Often when considering a distributed processing structure you’ll have a mental model of your application and how you envision processing the data. Batch and stream processing tend to force you to adapt your mental model to their mode of operation, while as a lower-level architecture the Actor model is more easily adapted to fit your approach.
Each stage runs simultaneously and is itself concurrent. Stages can be on the same or different systems – as long as a stage is reachable at a URL it can be anywhere and can be moved dynamically (i.e. without recompiling or even restarting the running application).
The Gaussian Pyramid stage provides scale invariance to our defect detection. If a flaw signal was much larger than the area the defect detection algorithm scans for example it might not be detected without considering the input data at multiple scales.
The Sliding Window stage extracts subsets or “windows” of data from the output of the Gaussian Pyramid stage. The size of the window is determined by the size of the input expected by the defect detection algorithm.
Although in the present work we use machine learning algorithms, any algorithm in any language can be built into a distributed data processing pipeline.
Each stage of our detection pipeline not only sends output data to the subsequent stage but metadata as well.
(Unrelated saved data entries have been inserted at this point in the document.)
===== config.mk =====
export PLATFORM = sky130hd
export DESIGN_NAME = sdhc_cmd_top
export DESIGN_NICKNAME = d
export VERILOG_FILES = /design/src/design/sdhc_pkg.sv /design/src/design/cmd_fsm.sv /design/src/design/cmd_timer.sv /design/src/design/frame_shifter.sv /design/src/design/sdhc_cmd_top.sv /design/src/design/sdhc_registers.sv
export SDC_FILE = /design/constraint.sdc
export NUM_CORES = 1
export LEC_CHECK = 0
export BUFFER_PORTS_ARGS = -buffer_cell sky130_fd_sc_hd__clkbuf_2
export CORE_ASPECT_RATIO = 1.1
export CORE_MARGIN = 8
export CORE_UTILIZATION = 30
export CTS_CLUSTER_DIAMETER = 40
export CTS_CLUSTER_SIZE = 40
export DETAILED_ROUTE_END_ITERATION = 12
export GPL_TIMING_DRIVEN = 0
export PLACE_DENSITY = 0.43
export SYNTH_ARGS = -nofsm -noshare
export SYNTH_HDL_FRONTEND = slang
export SYNTH_SLANG_ARGS = --single-unit

===== constraint.sdc =====
create_clock -name clock -period 6.9 [get_ports clock]
set_input_delay 0.69 -clock clock [delete_from_list [all_inputs] [get_ports clock]]
set_output_delay 0.69 -clock clock [all_outputs]
set_load 0.05 [all_outputs]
The result is by the time we get to the end of the pipeline, we have sufficient information about what’s happened to the data that we can visually indicate detected anomalies on the original input.
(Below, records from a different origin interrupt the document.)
===== src/design/seq_pkg.sv =====
package seq_pkg;

    ////////////////////////////////////////
    // widths
    ////////////////////////////////////////

    localparam int HOST_DATA_WIDTH   = 32; // host write word, narrower fields take the low bits
    localparam int DEF_INDEX_WIDTH   = 2;  // 2 ^ 2 = 4 slots
    localparam int DEF_ADDR_WIDTH    = 32; // src and dst address
    localparam int DEF_SIZE_WIDTH    = 26; // src and dst size
    localparam int DEF_PROFILE_WIDTH = 32; // run counter per slot

    ////////////////////////////////////////
    // sequencer state
    ////////////////////////////////////////

    // one state per slave phase, plus the idle state where the host owns the table
    typedef enum logic [2:0] {
        shutdown = 3'd0, // idle, host may fill and read the table
        reprog   = 3'd1, // slave reprograms from the current slot
        init     = 3'd2, // slave initializes
        trigger  = 3'd3, // ask slave to start executing
        wait_fin = 3'd4  // slave busy until exec_done
    } seq_state_t;

    ////////////////////////////////////////
    // host command
    ////////////////////////////////////////

    typedef enum logic [1:0] {
        cmd_clear    = 2'b00, // stop and zero the slot counter
        cmd_shutdown = 2'b01, // stop, counter kept
        cmd_start    = 2'b10  // run from slot 0, only from shutdown
    } seq_cmd_t;              // 2'b11 is ignored

    ////////////////////////////////////////
    // field select for host writes
    ////////////////////////////////////////

    typedef enum logic [2:0] {
        fld_src_addr = 3'd0,
        fld_src_size = 3'd1,
        fld_dst_addr = 3'd2,
        fld_dst_size = 3'd3,
        fld_profile  = 3'd4  // host may preset the run counter
    } slot_field_t;

endpackage


===== src/design/slot_table.sv =====
module slot_table #(
    parameter int INDEX_WIDTH   = seq_pkg::DEF_INDEX_WIDTH,
    parameter int ADDR_WIDTH    = seq_pkg::DEF_ADDR_WIDTH,
    parameter int SIZE_WIDTH    = seq_pkg::DEF_SIZE_WIDTH,
    parameter int PROFILE_WIDTH = seq_pkg::DEF_PROFILE_WIDTH
) (
    input  logic                                clk,
    input  logic                                reset,
    // write side
    input  logic                                wr_en,    // host write, already gated
    input  logic [INDEX_WIDTH-1:0]              wr_index,
    input  seq_pkg::slot_field_t                wr_field,
    input  logic [seq_pkg::HOST_DATA_WIDTH-1:0] wr_data,
    input  logic                                prof_inc, // bump profile of slot wr_index
    // read side
    input  logic [INDEX_WIDTH-1:0]              rd_index,
    output logic [ADDR_WIDTH-1:0]               src_addr,
    output logic [SIZE_WIDTH-1:0]               src_size,
    output logic [ADDR_WIDTH-1:0]               dst_addr,
    output logic [SIZE_WIDTH-1:0]               dst_size,
    output logic [PROFILE_WIDTH-1:0]            profile
);

    localparam int SLOTS = 1 << INDEX_WIDTH;

    ////////////////////////////////////////
    // slot storage, one array per field
    ////////////////////////////////////////

    logic [ADDR_WIDTH-1:0]    src_addr_mem [SLOTS];
    logic [SIZE_WIDTH-1:0]    src_size_mem [SLOTS];
    logic [ADDR_WIDTH-1:0]    dst_addr_mem [SLOTS];
    logic [SIZE_WIDTH-1:0]    dst_size_mem [SLOTS];
    logic [PROFILE_WIDTH-1:0] prof_mem     [SLOTS];

    always_ff @(posedge clk or negedge reset) begin
        if (!reset) begin
            for (int i = 0; i < SLOTS; i++) begin // whole table reads zero after reset
                src_addr_mem[i] <= '0;
                src_size_mem[i] <= '0;
                dst_addr_mem[i] <= '0;
                dst_size_mem[i] <= '0;
                prof_mem[i]     <= '0;
            end
        end else if (prof_inc) begin
            // only in reprog, host writes are refused then
            prof_mem[wr_index] <= prof_mem[wr_index] + PROFILE_WIDTH'(1);
        end else if (wr_en) begin
            case (wr_field)
                seq_pkg::fld_src_addr: src_addr_mem[wr_index] <= wr_data[ADDR_WIDTH-1:0];
                seq_pkg::fld_src_size: src_size_mem[wr_index] <= wr_data[SIZE_WIDTH-1:0];
                seq_pkg::fld_dst_addr: dst_addr_mem[wr_index] <= wr_data[ADDR_WIDTH-1:0];
                seq_pkg::fld_dst_size: dst_size_mem[wr_index] <= wr_data[SIZE_WIDTH-1:0];
                seq_pkg::fld_profile:  prof_mem[wr_index]     <= wr_data[PROFILE_WIDTH-1:0];
                default: begin
                    // unused select codes write nothing
                end
            endcase
        end
    end

    ////////////////////////////////////////
    // asynchronous read
    ////////////////////////////////////////

    assign src_addr = src_addr_mem[rd_index];
    assign src_size = src_size_mem[rd_index];
    assign dst_addr = dst_addr_mem[rd_index];
    assign dst_size = dst_size_mem[rd_index];
    assign profile  = prof_mem[rd_index];     // pre-increment value during reprog

endmodule


===== src/design/seq_control.sv =====
module seq_control #(
    parameter int INDEX_WIDTH = seq_pkg::DEF_INDEX_WIDTH
) (
    input  logic                   clk,
    input  logic                   reset,
    // host control
    input  seq_pkg::seq_cmd_t      cmd,
    input  logic                   cmd_set,
    input  logic [INDEX_WIDTH-1:0] end_cnt_in,
    input  logic                   end_cnt_set,
    // slave acknowledges, one-cycle pulses
    input  logic                   reprog_ack,
    input  logic                   init_done,
    input  logic                   exec_ack,
    input  logic                   exec_done,
    // status
    output seq_pkg::seq_state_t    state,
    output logic [INDEX_WIDTH-1:0] main_cnt,  // current slot
    output logic [INDEX_WIDTH-1:0] end_cnt,   // last slot of a run
    // slave requests, level for the whole phase
    output logic                   reprog_req,
    output logic                   init_req,
    output logic                   exec_req,
    output logic                   prof_inc   // to the table
);

    logic is_idle;   // host owns the table
    logic do_clear;
    logic do_halt;
    logic do_start;
    logic cmd_hit;   // a command that changes something this cycle
    logic last_slot;

    ////////////////////////////////////////
    // command decoder
    ////////////////////////////////////////

    assign is_idle   = (state == seq_pkg::shutdown);
    assign do_clear  = cmd_set && (cmd == seq_pkg::cmd_clear);
    assign do_halt   = cmd_set && (cmd == seq_pkg::cmd_shutdown);
    assign do_start  = cmd_set && (cmd == seq_pkg::cmd_start) && is_idle; // start ignored while running
    assign cmd_hit   = do_clear || do_halt || do_start;   // ignored codes leave the fsm alone
    assign last_slot = (main_cnt == end_cnt);

    ////////////////////////////////////////
    // sequencer fsm and slot counter
    ////////////////////////////////////////

    always_ff @(posedge clk or negedge reset) begin
        if (!reset) begin
            state    <= seq_pkg::shutdown;
            main_cnt <= '0;
        end else if (cmd_hit) begin
            // host commands win over any ack in the same cycle
            if (do_start) begin
                state    <= seq_pkg::reprog;
                main_cnt <= '0;
            end else begin
                state <= seq_pkg::shutdown;
                if (do_clear) begin
                    main_cnt <= '0;
                end
            end
        end else begin
            case (state)
                seq_pkg::reprog: begin
                    if (reprog_ack) state <= seq_pkg::init;
                end
                seq_pkg::init: begin
                    if (init_done) state <= seq_pkg::trigger;
                end
                seq_pkg::trigger: begin
                    if (exec_ack) state <= seq_pkg::wait_fin;
                end
                seq_pkg::wait_fin: begin
                    if (exec_done) begin
                        if (last_slot) begin          // run complete
                            state    <= seq_pkg::shutdown;
                            main_cnt <= '0;
                        end else begin                // next slot
                            state    <= seq_pkg::reprog;
                            main_cnt <= main_cnt + INDEX_WIDTH'(1);
                        end
                    end
                end
                default: begin
                    // shutdown waits for a start
                end
            endcase
        end
    end

    ////////////////////////////////////////
    // end count, host loads it while idle
    ////////////////////////////////////////

    always_ff @(posedge clk or negedge reset) begin
        if (!reset) begin
            end_cnt <= '0;
        end else if (end_cnt_set && is_idle) begin
            end_cnt <= end_cnt_in;
        end
    end

    // requests straight from the state
    assign reprog_req = (state == seq_pkg::reprog);
    assign init_req   = (state == seq_pkg::init);
    assign exec_req   = (state == seq_pkg::trigger);

    // once per visit, on the edge that leaves reprog
    assign prof_inc = reprog_req && reprog_ack && !cmd_hit;

endmodule


===== src/design/host_port.sv =====
module host_port #(
    parameter int INDEX_WIDTH = seq_pkg::DEF_INDEX_WIDTH
) (
    input  seq_pkg::seq_state_t    state,
    input  logic [INDEX_WIDTH-1:0] main_cnt,  // slot the sequencer is on
    // host write request
    input  logic [INDEX_WIDTH-1:0] wr_index,
    input  logic                   wr_set,
    // host read request
    input  logic [INDEX_WIDTH-1:0] rd_index,
    input  logic                   rd_req,
    // host side answers
    output logic                   wr_accept,
    output logic                   rd_ready,
    // table side
    output logic [INDEX_WIDTH-1:0] tbl_index, // shared write and read index
    output logic                   tbl_wr_en
);

    logic                   host_owns;   // table belongs to the host
    logic [INDEX_WIDTH-1:0] host_index;

    ////////////////////////////////////////
    // table ownership
    ////////////////////////////////////////

    assign host_owns = (state == seq_pkg::shutdown);

    // one index into the table, a host write takes it over a host read
    assign host_index = wr_set ? wr_index : rd_index;

    // while running the slave sees the current slot
    assign tbl_index = host_owns ? host_index : main_cnt;

    ////////////////////////////////////////
    // host strobes
    ////////////////////////////////////////

    assign tbl_wr_en = host_owns && wr_set; // refused during a run
    assign wr_accept = tbl_wr_en;            // same cycle as the table write
    assign rd_ready  = host_owns && rd_req;  // low whenever the sequencer runs

endmodule


===== src/design/magic_seq_top.sv =====
module magic_seq_top #(
    parameter int INDEX_WIDTH   = seq_pkg::DEF_INDEX_WIDTH,
    parameter int ADDR_WIDTH    = seq_pkg::DEF_ADDR_WIDTH,
    parameter int SIZE_WIDTH    = seq_pkg::DEF_SIZE_WIDTH,
    parameter int PROFILE_WIDTH = seq_pkg::DEF_PROFILE_WIDTH
) (
    input  logic                                clk,
    input  logic                                reset,
    // host table write
    input  logic [INDEX_WIDTH-1:0]              wr_index,
    input  seq_pkg::slot_field_t                wr_field,
    input  logic [seq_pkg::HOST_DATA_WIDTH-1:0] wr_data,
    input  logic                                wr_set,
    output logic                                wr_accept,
    // host table read
    input  logic [INDEX_WIDTH-1:0]              rd_index,
    input  logic                                rd_req,
    output logic                                rd_ready,
    // host control
    input  seq_pkg::seq_cmd_t                   cmd,
    input  logic                                cmd_set,
    input  logic [INDEX_WIDTH-1:0]              end_cnt_in,
    input  logic                                end_cnt_set,
    output seq_pkg::seq_state_t                 state,
    output logic [INDEX_WIDTH-1:0]              main_cnt,
    output logic [INDEX_WIDTH-1:0]              end_cnt,
    // slave dma handshake
    output logic                                reprog_req,
    input  logic                                reprog_ack,
    output logic                                init_req,
    input  logic                                init_done,
    output logic                                exec_req,
    input  logic                                exec_ack,
    input  logic                                exec_done,
    // slot fields, shared by host read and slave
    output logic [ADDR_WIDTH-1:0]               src_addr,
    output logic [SIZE_WIDTH-1:0]               src_size,
    output logic [ADDR_WIDTH-1:0]               dst_addr,
    output logic [SIZE_WIDTH-1:0]               dst_size,
    output logic [PROFILE_WIDTH-1:0]            profile
);

    logic [INDEX_WIDTH-1:0] tbl_index; // host index in shutdown, main_cnt otherwise
    logic                   tbl_wr_en;
    logic                   prof_inc;

    ////////////////////////////////////////
    // sequencer
    ////////////////////////////////////////

    seq_control #(
        .INDEX_WIDTH (INDEX_WIDTH)
    ) u_ctrl (
        .clk         (clk),
        .reset       (reset),
        .cmd         (cmd),
        .cmd_set     (cmd_set),
        .end_cnt_in  (end_cnt_in),
        .end_cnt_set (end_cnt_set),
        .reprog_ack  (reprog_ack),
        .init_done   (init_done),
        .exec_ack    (exec_ack),
        .exec_done   (exec_done),
        .state       (state),
        .main_cnt    (main_cnt),
        .end_cnt     (end_cnt),
        .reprog_req  (reprog_req),
        .init_req    (init_req),
        .exec_req    (exec_req),
        .prof_inc    (prof_inc)
    );

    ////////////////////////////////////////
    // host access arbitration
    ////////////////////////////////////////

    host_port #(
        .INDEX_WIDTH (INDEX_WIDTH)
    ) u_host (
        .state       (state),
        .main_cnt    (main_cnt),
        .wr_index    (wr_index),
        .wr_set      (wr_set),
        .rd_index    (rd_index),
        .rd_req      (rd_req),
        .wr_accept   (wr_accept),
        .rd_ready    (rd_ready),
        .tbl_index   (tbl_index),
        .tbl_wr_en   (tbl_wr_en)
    );

    ////////////////////////////////////////
    // slot table
    ////////////////////////////////////////

    slot_table #(
        .INDEX_WIDTH   (INDEX_WIDTH),
        .ADDR_WIDTH    (ADDR_WIDTH),
        .SIZE_WIDTH    (SIZE_WIDTH),
        .PROFILE_WIDTH (PROFILE_WIDTH)
    ) u_table (
        .clk      (clk),
        .reset    (reset),
        .wr_en    (tbl_wr_en),
        .wr_index (tbl_index),  // one shared index for writes and reads
        .wr_field (wr_field),
        .wr_data  (wr_data),
        .prof_inc (prof_inc),
        .rd_index (tbl_index),
        .src_addr (src_addr),
        .src_size (src_size),
        .dst_addr (dst_addr),
        .dst_size (dst_size),
        .profile  (profile)
    );

endmodule


===== config.mk =====
export PLATFORM = sky130hd
export DESIGN_NAME = magic_seq_top
export DESIGN_NICKNAME = d
export VERILOG_FILES = /design/src/design/seq_pkg.sv /design/src/design/slot_table.sv /design/src/design/seq_control.sv /design/src/design/host_port.sv /design/src/design/magic_seq_top.sv
export SDC_FILE = /design/constraint.sdc
export NUM_CORES = 1
export LEC_CHECK = 0
export ABC_CLOCK_PERIOD_IN_PS = 4000
export BUFFER_PORTS_ARGS = -buffer_cell sky130_fd_sc_hd__clkbuf_2
export CAP_MARGIN = 0
export CORE_ASPECT_RATIO = 0.9
export CORE_MARGIN = 5
export CORE_UTILIZATION = 50
export DETAILED_ROUTE_END_ITERATION = 7
export GPL_TIMING_DRIVEN = 0
export PLACE_DENSITY = 0.71
export SLEW_MARGIN = 5
export SYNTH_ARGS = -nofsm -noshare
export SYNTH_HDL_FRONTEND = slang
export SYNTH_SLANG_ARGS = --single-unit

===== constraint.sdc =====
create_clock -name clk -period 4 [get_ports clk]
set_clock_uncertainty 0.15 [all_clocks]
set_input_delay 0.6 -clock clk [delete_from_list [all_inputs] [get_ports clk]]
set_output_delay 0.6 -clock clk [all_outputs]
set_load 0.01 [all_outputs]

Word level (Yosys, flattened, before mapping)
Index checks and enable logic that the tools add are counted.
{"block": "classes", "addsub": 2, "n_lt_le_gt_ge": 2, "n_eq_ne": 16, "n_mux": 44, "bitwise": 2, "reduce_logical": 28}
{"op": "bitwise mux 128 bit", "n": 4}
{"op": "2-to-1 mux 128 bit", "n": 3}
{"op": "2-to-1 mux 32 bit", "n": 7}
{"op": "bitwise mux 104 bit", "n": 2}
{"op": "binary-select mux 32 bit (select 2 bit)", "n": 3}
{"op": "2-to-1 mux 26 bit", "n": 5}
{"op": "binary-select mux 26 bit (select 2 bit)", "n": 2}
{"op": "demux 32 bit (select 2 bit)", "n": 1}
{"op": "demux 26 bit (select 2 bit)", "n": 1}
{"op": "adder 32 x 1 -> 32 bit (second input constant)", "n": 1}
{"op": "2-to-1 mux 2 bit", "n": 8}
{"op": "2-to-1 mux 3 bit", "n": 5}
{"op": "AND reduction 3 bit", "n": 5}
{"op": "equality test 3 x 2 -> 1 bit (second input constant)", "n": 4}
{"op": "case mux 3 bit (4 select lines)", "n": 1}
{"op": "logical AND 1 bit", "n": 10}
{"op": "!= test 3 x 1 -> 1 bit (second input constant)", "n": 3}
{"op": "nonzero test 2 bit", "n": 4}
{"op": "equality test 3 x 1 -> 1 bit (second input constant)", "n": 2}
{"op": "equality test 3 bit (second input constant)", "n": 2}
{"op": "logical NOT 3 bit", "n": 2}
{"op": "AND reduction 5 bit", "n": 1}
{"op": "nonzero test 5 bit", "n": 1}
{"op": "greater-or-equal comparator 3 bit (second input constant)", "n": 1}
{"op": "14 further kinds", "n": 16}
{"block": "totals", "register_bits": 599, "in_bits": 53, "out_inout_bits": 160, "elab_cells": 117}

Longest topological paths before layout
{"block": "logic_depth", "word_depth": 11, "ltp_mapped": 17}

Modules after synthesis
A second synthesis with hierarchy kept.
{"block": "unflattened", "cells_unflattened": 1909, "hier_area_um2": 27925.5}
{"module": "slot_table", "instances": 1, "cells_per_inst": 1843, "area_per_inst_um2": 27281.2, "seq_area_each_um2": 14814.2}
{"module": "seq_control", "instances": 1, "cells_per_inst": 58, "area_per_inst_um2": 558.0, "seq_area_each_um2": 175.2}
{"module": "host_port", "instances": 1, "cells_per_inst": 8, "area_per_inst_um2": 86.3, "seq_area_each_um2": 0.0}

Worst setup path before layout
Ideal clock, no wire load.
{"block": "synth_timing", "path_kind": "input to register", "start": "input wr_set", "end": "register u_table.prof_mem[28] (netlist bit)", "arrival_time_ps": 4184, "slack_ps": -424, "cell_stages": 15, "path_buffers": 4, "path_cell_list": "mux2_2 mux2i_1 buf_2 buf_2 buf_2 clkbuf_1 nand2_1 a31oi_1 ha_1 nand2_1 o22ai_4 o21ai_2 nor4_1 mux2_2 o221ai_1"}
{"item": "start, declared", "line_no": "magic_seq_top.sv:13", "text": "input logic wr_set,"}
{"item": "2-to-1 mux 2 bit", "line_no": "host_port.sv:30", "text": "assign host_index = wr_set ? wr_index : rd_index;"}
{"item": "2-to-1 mux 2 bit", "line_no": "host_port.sv:33", "text": "assign tbl_index = host_owns ? host_index : main_cnt;"}
{"item": "inverter 2 -> 3 bit"}
{"item": "binary-select mux 32 bit (select 2 bit)"}
{"item": "2-to-1 mux 32 bit (2 in a row)"}
{"item": "via profile[0]", "line_no": "magic_seq_top.sv:40", "text": "output logic [PROFILE_WIDTH-1:0] profile"}
{"item": "adder 32 x 1 -> 32 bit", "line_no": "slot_table.sv:47", "text": "prof_mem[wr_index] <= prof_mem[wr_index] + PROFILE_WIDTH'(1);"}
{"item": "bitwise mux 128 bit", "line_no": "slot_table.sv:47"}
{"item": "2-to-1 mux 128 bit", "line_no": "slot_table.sv:45", "text": "end else if (prof_inc) begin"}
{"item": "end signal, assigned by index", "line_no": "slot_table.sv:47"}
{"item": "end signal, assigned by index", "line_no": "slot_table.sv:54", "text": "seq_pkg::fld_profile: prof_mem[wr_index] <= wr_data[PROFILE_WIDTH-1:0];"}
{"item": "end, declared", "line_no": "slot_table.sv:34", "text": "logic [PROFILE_WIDTH-1:0] prof_mem [SLOTS];"}
The timed path passes the listed nets, and every way through them passes these cells. The select of a mux whose other input is x is not followed.
A chain may end at the register's enable or synchronous reset.

Worst setup path after layout
{"block": "layout_timing", "start": "register u_ctrl.state[0]", "end": "output profile[0]"}
{"block": "layout_via", "elab_chain_len": 6}
{"item": "start, declared", "line_no": "seq_control.sv:17", "text": "output seq_pkg::seq_state_t state,"}
{"item": "start signal, assigned", "line_no": "seq_control.sv:51", "text": "state <= seq_pkg::shutdown;"}
{"item": "start signal, assigned", "line_no": "seq_control.sv:56", "text": "state <= seq_pkg::reprog;"}
{"item": "start signal, assigned", "line_no": "seq_control.sv:59", "text": "state <= seq_pkg::shutdown;"}
{"item": "logical NOT 3 bit", "line_no": "host_port.sv:27", "text": "assign host_owns = (state == seq_pkg::shutdown);"}
{"item": "2-to-1 mux 2 bit", "line_no": "host_port.sv:33"}
{"item": "inverter 2 -> 3 bit (implied by the code)", "line_no": "slot_table.sv:70", "text": "assign profile = prof_mem[rd_index];"}
{"item": "binary-select mux 32 bit (select 2 bit)", "line_no": "slot_table.sv:70"}
{"item": "2-to-1 mux 32 bit (implied by the code) (2 in a row)", "line_no": "slot_table.sv:70"}
{"item": "end, declared", "line_no": "magic_seq_top.sv:40"}
No other way between the ends. The select of a mux whose other input is x is not followed.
In this video, a mid-range 8 core desktop is used to spin up more than 400 Actors to build a local processing pipeline. We can build an ad-hoc distributed pipeline by updating the URL of one or more stages to point at a remote system. We see that ROI are often detected several times which is normal in machine vision applications – here it’s because we’re seeing the ROI multiple times as we resize and raster across the input. Later builds of the desktop tool include tools to reduce this visual clutter (union of bounding boxes, non-maximum suppression techniques, confidence thresholds, etc.).
Each of the applications uses the algorithm we’ve outlined and only differs in the number of processes and systems in the pipeline. As expected multiple processes are able to process our sample dataset much faster than a single process.
At first glance the chart on the left doesn’t provide much support for a distributed architecture considering it has nearly the same data throughput. In a processing pipeline however it’s not just data points per second we’re interested in, we’re also interested in the system’s capacity to gracefully deal with bursts or long-term increases in data. One way to gauge capacity is to measure resource usage during processing, and as the chart on the right shows the single system multiprocess application is using virtually all available resources while the distributed architecture is not. This suggests that the single system is likely already running at peak capacity and would not be able to handle an increase in data.
When the sample input is doubled, both the distributed and the single process systems deal with the increase gracefully (doubled input leads to roughly doubled output time). In contrast the single system multiprocess system which was already using 100% of the CPU is not able to deal with the increase and wasn’t able to complete processing after more than 6 hours of runtime.